Task objective = Among the entries below, find the lines with the word "combinational" and copy them.

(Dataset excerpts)
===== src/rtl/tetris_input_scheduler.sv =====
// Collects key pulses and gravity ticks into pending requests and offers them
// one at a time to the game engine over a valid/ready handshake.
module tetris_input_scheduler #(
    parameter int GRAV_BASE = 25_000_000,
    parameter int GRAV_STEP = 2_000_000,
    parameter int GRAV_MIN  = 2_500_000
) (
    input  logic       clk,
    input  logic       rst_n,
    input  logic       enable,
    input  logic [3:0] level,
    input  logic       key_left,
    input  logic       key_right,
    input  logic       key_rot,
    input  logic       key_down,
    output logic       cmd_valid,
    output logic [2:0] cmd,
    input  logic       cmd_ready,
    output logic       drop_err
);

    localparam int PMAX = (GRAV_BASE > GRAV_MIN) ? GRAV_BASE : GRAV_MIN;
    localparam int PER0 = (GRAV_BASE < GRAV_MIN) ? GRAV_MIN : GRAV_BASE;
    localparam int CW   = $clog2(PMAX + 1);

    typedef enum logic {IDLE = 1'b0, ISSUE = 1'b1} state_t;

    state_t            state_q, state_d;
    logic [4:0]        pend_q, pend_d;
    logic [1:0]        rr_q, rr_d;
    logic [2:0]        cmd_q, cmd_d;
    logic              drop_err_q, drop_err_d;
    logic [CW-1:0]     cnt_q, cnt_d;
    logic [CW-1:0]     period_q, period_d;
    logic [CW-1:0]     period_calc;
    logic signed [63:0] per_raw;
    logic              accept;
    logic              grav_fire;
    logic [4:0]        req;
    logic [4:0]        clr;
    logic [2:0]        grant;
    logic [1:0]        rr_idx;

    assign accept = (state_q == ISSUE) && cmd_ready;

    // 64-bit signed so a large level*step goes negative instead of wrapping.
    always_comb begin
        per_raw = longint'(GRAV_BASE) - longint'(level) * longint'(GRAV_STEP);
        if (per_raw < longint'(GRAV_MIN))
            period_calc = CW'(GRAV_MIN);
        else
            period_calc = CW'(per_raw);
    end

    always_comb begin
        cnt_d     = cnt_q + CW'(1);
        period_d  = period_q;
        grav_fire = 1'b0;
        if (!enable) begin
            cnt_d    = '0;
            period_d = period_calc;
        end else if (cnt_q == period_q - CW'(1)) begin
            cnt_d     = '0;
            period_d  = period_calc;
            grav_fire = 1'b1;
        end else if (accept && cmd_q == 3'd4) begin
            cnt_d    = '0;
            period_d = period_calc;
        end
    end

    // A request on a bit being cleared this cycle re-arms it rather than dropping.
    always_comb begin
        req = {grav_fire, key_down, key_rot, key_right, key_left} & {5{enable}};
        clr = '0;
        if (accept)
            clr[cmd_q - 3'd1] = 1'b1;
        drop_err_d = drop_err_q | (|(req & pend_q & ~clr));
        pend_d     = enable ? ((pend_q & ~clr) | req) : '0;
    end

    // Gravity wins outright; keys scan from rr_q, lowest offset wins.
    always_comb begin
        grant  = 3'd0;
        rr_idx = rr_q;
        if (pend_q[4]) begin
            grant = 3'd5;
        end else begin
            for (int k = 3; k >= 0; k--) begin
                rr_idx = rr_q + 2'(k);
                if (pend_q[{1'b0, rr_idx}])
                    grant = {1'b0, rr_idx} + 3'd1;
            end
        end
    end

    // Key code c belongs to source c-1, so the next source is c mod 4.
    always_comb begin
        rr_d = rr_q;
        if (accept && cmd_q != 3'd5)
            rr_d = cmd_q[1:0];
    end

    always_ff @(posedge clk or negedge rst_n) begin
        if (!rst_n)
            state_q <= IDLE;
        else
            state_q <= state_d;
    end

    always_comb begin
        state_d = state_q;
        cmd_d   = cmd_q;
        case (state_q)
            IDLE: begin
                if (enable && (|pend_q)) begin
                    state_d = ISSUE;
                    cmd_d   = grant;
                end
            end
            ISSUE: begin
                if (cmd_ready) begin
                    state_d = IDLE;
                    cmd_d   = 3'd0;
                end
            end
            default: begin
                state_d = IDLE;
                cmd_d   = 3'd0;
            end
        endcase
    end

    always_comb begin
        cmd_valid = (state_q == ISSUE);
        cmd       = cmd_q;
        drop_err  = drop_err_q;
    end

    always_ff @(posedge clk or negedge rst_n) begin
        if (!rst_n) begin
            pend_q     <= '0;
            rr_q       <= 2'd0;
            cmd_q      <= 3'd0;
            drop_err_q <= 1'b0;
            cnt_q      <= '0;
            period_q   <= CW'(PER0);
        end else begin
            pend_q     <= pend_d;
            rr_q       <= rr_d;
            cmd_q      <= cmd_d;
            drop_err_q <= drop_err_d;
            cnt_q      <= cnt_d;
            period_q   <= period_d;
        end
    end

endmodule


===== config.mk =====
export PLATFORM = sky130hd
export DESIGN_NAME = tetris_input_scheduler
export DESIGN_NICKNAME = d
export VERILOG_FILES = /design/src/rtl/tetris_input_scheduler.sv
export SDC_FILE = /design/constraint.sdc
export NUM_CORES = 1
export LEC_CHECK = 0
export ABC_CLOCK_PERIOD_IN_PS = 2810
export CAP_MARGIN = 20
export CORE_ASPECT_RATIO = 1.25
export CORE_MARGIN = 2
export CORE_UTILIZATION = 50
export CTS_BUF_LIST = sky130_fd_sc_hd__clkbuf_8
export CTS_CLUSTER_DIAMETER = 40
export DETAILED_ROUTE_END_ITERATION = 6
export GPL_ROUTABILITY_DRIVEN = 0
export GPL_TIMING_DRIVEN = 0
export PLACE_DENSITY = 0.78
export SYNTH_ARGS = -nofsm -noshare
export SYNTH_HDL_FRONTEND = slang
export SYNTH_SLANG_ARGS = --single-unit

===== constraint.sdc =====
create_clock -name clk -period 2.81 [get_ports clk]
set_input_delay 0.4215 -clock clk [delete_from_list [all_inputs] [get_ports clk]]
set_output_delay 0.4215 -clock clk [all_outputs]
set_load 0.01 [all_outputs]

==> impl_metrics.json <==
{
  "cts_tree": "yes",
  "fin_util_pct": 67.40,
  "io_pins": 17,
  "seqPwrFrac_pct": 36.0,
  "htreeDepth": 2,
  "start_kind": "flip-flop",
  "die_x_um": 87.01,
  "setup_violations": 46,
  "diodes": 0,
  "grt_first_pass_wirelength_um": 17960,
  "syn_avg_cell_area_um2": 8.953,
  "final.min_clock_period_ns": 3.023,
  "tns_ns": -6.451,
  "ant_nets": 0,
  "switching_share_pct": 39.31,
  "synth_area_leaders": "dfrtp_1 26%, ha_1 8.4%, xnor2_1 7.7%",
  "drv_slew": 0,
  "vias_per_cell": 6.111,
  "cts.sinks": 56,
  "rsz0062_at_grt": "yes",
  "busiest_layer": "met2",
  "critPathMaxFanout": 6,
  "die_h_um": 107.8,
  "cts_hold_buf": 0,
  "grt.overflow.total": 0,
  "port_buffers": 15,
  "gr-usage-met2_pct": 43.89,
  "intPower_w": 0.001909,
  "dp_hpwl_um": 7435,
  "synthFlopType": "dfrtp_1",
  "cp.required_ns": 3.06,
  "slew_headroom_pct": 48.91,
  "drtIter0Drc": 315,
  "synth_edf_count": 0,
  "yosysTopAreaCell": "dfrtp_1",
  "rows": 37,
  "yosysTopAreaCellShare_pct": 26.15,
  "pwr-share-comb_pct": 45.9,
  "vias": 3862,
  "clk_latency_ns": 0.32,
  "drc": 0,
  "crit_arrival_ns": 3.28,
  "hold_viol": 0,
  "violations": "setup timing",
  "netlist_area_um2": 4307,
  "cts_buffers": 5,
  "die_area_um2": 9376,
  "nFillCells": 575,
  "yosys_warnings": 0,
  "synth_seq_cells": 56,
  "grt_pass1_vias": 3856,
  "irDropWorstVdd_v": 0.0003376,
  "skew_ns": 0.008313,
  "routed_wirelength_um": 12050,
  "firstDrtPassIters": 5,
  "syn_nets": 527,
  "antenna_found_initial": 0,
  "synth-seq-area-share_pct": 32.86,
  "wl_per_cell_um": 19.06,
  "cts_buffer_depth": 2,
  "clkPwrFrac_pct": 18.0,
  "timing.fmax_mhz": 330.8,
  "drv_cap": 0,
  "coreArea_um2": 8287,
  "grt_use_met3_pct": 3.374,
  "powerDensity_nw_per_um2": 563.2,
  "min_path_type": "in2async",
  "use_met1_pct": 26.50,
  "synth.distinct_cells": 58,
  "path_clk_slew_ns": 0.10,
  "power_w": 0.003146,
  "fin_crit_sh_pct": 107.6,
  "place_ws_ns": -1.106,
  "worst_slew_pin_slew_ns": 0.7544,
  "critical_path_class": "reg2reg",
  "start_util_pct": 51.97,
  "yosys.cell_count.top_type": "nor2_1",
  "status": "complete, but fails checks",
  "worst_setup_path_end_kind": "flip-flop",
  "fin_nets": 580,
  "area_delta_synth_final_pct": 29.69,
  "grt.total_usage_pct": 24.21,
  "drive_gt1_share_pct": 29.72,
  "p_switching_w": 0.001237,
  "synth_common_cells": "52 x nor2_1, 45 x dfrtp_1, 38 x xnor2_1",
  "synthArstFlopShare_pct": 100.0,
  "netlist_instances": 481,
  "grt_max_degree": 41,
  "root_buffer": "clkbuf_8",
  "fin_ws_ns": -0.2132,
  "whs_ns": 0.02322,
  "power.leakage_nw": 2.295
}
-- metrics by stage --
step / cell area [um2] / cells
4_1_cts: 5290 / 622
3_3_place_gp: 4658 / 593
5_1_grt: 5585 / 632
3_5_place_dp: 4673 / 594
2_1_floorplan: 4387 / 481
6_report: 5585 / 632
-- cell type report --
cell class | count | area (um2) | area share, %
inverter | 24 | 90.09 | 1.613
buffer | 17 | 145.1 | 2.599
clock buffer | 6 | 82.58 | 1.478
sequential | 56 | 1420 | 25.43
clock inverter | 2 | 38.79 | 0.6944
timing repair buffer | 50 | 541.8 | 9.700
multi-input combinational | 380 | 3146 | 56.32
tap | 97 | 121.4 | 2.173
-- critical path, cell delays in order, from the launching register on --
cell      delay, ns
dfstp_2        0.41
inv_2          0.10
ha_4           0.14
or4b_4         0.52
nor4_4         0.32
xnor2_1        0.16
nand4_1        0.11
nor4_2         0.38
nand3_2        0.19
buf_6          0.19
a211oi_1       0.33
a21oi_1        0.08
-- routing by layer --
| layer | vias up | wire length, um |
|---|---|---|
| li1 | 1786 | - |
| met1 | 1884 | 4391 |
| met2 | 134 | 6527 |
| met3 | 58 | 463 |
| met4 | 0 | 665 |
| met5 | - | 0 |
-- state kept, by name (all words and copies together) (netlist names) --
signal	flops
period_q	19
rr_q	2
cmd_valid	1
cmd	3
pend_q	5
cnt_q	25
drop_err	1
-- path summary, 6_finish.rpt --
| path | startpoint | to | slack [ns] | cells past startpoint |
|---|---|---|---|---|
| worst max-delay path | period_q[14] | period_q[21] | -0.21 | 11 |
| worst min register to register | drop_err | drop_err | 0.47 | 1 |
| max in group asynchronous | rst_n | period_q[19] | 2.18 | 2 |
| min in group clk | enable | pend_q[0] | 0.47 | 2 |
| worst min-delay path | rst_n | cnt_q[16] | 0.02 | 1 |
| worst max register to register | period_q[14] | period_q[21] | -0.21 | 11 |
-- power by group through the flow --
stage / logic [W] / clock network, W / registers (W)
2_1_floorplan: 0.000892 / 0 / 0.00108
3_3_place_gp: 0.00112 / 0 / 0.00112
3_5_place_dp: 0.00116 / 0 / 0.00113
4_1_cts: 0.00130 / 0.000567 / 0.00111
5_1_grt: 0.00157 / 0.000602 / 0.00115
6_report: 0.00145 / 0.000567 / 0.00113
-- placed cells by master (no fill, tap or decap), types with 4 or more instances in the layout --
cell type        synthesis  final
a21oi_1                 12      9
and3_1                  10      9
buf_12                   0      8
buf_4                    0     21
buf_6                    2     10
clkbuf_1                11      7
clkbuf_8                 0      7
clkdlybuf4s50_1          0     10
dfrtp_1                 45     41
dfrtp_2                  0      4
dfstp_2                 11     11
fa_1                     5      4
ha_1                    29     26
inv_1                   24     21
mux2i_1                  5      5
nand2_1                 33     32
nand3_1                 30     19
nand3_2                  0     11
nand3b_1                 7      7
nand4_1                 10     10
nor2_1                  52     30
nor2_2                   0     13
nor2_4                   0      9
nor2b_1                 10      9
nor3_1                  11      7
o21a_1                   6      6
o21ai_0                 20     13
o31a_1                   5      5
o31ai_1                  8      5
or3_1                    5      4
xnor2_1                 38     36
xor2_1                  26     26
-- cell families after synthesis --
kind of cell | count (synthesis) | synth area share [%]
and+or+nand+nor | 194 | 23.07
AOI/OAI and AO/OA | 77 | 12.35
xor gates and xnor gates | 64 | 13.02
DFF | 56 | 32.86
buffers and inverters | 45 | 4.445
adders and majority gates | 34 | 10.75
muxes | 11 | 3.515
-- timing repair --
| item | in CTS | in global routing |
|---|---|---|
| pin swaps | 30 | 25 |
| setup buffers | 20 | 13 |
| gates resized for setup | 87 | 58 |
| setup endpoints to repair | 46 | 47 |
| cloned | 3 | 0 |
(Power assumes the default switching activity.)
---
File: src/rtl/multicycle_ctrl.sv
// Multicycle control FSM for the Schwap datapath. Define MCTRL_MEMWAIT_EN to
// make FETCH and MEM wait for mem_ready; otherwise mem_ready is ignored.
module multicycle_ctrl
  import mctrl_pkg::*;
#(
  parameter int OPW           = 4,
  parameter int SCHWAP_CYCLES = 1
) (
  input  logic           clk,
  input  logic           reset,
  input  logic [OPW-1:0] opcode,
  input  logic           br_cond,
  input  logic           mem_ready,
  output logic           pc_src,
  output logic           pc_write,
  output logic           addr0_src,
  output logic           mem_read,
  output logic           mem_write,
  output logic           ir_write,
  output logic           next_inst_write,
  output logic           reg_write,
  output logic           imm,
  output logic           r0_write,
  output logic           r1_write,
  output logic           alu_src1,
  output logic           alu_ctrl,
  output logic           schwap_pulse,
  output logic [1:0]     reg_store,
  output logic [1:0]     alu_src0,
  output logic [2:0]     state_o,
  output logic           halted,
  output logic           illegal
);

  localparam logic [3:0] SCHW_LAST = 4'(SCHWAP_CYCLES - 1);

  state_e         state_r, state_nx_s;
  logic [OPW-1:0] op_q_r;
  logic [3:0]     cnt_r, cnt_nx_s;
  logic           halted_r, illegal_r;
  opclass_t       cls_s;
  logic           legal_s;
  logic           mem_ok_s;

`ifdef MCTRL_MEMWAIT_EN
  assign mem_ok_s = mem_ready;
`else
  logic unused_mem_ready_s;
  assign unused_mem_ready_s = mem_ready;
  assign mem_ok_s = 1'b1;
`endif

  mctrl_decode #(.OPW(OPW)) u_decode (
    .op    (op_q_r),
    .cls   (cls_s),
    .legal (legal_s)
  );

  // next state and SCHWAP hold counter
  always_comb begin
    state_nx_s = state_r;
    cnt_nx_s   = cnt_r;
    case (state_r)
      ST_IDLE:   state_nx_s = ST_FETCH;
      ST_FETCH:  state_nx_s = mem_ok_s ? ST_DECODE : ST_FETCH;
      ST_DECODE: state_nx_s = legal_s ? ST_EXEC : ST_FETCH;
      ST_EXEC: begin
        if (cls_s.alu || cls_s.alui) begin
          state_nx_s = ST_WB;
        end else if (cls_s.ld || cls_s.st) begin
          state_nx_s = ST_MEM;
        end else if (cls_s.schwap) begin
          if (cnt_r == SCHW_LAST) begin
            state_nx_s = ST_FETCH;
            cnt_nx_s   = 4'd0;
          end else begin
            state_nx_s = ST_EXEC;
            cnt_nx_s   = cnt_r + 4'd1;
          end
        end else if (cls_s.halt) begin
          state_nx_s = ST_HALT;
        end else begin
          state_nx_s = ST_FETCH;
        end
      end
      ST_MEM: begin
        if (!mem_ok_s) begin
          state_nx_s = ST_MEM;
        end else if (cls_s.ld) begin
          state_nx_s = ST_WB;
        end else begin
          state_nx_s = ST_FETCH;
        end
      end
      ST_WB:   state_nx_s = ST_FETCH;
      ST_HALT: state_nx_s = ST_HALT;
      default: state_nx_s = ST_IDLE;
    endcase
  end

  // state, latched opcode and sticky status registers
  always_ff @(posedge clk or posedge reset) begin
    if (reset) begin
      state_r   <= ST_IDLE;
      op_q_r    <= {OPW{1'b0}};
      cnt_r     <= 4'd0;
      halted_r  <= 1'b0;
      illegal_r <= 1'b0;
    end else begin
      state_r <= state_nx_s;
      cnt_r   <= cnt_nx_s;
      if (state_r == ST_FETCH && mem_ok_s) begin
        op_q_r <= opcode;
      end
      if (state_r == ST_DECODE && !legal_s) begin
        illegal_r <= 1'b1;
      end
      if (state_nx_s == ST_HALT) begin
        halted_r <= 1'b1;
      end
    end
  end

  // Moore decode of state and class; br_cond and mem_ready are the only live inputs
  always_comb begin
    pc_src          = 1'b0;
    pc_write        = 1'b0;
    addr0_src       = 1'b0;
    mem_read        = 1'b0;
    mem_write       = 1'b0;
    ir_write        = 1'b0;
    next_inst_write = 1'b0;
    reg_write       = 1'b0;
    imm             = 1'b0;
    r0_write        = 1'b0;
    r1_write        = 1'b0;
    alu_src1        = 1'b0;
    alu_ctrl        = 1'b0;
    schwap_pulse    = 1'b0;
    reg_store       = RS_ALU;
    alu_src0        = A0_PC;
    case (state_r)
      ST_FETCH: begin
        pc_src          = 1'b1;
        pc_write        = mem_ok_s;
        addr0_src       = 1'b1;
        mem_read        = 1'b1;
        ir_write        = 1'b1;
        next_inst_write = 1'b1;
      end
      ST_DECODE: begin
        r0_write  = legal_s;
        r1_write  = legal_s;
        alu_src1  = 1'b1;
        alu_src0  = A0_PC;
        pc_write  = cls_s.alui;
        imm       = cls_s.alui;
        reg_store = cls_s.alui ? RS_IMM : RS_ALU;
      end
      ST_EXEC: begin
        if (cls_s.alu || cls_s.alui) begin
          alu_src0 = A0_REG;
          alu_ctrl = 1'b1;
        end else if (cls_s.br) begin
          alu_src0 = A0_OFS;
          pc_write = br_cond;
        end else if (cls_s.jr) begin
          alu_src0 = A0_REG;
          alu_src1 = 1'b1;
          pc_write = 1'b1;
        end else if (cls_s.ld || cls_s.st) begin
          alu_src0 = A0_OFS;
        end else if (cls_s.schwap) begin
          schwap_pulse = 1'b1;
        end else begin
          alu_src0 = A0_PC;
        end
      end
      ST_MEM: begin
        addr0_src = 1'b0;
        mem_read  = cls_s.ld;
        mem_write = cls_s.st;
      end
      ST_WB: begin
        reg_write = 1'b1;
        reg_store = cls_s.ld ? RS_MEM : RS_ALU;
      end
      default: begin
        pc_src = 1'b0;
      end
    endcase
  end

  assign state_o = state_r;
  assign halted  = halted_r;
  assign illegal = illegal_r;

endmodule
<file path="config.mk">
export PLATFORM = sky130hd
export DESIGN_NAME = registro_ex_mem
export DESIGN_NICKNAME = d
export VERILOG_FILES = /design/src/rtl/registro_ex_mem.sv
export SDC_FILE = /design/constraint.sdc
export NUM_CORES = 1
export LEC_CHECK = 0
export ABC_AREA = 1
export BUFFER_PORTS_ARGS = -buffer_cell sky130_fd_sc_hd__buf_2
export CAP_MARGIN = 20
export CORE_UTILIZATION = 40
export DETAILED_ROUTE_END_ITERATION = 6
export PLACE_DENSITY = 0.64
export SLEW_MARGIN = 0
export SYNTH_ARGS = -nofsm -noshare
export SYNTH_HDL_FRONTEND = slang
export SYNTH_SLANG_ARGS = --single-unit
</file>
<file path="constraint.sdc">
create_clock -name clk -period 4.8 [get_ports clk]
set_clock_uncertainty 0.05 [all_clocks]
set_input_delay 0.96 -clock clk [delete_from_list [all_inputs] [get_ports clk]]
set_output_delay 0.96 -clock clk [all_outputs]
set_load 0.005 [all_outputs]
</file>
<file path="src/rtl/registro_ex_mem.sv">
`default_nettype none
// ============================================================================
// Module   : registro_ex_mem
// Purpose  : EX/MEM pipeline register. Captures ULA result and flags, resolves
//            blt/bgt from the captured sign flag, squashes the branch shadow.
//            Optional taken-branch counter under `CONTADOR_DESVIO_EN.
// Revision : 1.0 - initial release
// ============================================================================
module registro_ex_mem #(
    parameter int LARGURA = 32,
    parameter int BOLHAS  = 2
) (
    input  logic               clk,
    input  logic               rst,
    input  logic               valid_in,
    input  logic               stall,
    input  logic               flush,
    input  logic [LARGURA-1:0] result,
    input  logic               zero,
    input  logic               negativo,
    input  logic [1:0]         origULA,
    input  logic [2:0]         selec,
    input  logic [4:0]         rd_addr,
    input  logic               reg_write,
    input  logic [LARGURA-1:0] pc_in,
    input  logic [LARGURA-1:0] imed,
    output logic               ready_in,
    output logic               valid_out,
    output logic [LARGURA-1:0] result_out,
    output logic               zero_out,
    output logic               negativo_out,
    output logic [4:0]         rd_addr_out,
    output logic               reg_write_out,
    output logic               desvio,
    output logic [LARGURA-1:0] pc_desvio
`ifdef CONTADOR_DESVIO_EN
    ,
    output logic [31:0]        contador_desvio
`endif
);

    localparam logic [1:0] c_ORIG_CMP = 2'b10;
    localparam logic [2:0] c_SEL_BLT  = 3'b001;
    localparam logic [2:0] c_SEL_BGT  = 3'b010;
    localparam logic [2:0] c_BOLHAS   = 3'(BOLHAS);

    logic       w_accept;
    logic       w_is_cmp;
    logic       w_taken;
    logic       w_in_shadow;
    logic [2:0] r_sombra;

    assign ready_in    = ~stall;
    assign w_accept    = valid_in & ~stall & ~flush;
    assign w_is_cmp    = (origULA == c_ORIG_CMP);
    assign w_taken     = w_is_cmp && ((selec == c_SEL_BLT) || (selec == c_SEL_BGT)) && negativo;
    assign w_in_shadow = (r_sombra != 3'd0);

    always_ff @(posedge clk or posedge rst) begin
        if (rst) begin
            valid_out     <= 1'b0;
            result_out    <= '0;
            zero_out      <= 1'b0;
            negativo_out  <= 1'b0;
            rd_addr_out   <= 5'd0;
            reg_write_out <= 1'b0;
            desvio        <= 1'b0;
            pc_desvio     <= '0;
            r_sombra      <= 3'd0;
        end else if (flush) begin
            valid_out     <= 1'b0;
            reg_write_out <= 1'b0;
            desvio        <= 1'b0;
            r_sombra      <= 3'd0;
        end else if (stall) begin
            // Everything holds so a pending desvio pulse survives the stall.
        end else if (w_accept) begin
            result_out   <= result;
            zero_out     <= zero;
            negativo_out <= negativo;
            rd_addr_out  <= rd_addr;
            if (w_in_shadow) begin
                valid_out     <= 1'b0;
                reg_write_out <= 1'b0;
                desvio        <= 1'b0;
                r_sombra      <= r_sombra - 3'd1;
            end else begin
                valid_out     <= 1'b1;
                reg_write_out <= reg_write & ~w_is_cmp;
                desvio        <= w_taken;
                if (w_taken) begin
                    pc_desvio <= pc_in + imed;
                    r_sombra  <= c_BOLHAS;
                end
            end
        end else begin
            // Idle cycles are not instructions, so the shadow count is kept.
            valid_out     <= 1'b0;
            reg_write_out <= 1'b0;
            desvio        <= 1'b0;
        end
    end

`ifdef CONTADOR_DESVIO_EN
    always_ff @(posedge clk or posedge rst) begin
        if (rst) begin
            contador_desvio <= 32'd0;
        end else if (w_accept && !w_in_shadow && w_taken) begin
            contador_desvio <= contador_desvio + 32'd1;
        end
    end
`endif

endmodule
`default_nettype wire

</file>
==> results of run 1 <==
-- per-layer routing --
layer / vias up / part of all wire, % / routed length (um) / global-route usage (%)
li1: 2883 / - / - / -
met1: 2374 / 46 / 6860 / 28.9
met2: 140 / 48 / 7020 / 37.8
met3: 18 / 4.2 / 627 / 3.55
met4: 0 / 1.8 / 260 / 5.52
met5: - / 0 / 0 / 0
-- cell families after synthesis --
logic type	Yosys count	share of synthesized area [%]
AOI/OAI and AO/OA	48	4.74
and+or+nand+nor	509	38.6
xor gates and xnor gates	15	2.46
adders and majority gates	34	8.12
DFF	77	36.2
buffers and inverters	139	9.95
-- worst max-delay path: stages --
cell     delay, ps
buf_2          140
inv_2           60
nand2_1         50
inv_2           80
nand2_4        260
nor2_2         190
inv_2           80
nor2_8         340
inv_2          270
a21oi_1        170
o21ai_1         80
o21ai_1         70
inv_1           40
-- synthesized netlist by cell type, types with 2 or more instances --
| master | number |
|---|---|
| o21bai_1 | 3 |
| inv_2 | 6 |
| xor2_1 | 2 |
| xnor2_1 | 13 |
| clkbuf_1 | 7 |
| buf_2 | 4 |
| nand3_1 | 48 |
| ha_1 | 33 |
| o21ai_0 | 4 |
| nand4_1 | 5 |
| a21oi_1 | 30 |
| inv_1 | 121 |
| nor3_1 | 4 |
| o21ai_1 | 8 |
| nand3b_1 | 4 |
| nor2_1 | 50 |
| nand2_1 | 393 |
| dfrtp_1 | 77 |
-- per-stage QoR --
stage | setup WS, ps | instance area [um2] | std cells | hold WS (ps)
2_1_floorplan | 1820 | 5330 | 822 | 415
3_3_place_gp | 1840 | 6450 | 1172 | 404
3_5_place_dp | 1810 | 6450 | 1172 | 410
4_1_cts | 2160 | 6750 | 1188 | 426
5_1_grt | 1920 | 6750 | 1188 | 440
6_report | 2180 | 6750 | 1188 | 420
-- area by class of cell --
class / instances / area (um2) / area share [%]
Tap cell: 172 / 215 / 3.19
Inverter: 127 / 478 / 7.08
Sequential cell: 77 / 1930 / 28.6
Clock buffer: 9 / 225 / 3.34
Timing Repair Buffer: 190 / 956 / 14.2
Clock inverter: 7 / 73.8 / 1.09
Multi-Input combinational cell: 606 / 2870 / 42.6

Solution to this problem =
multi-input combinational | 380 | 3146 | 56.32
Multi-Input combinational cell: 606 / 2870 / 42.6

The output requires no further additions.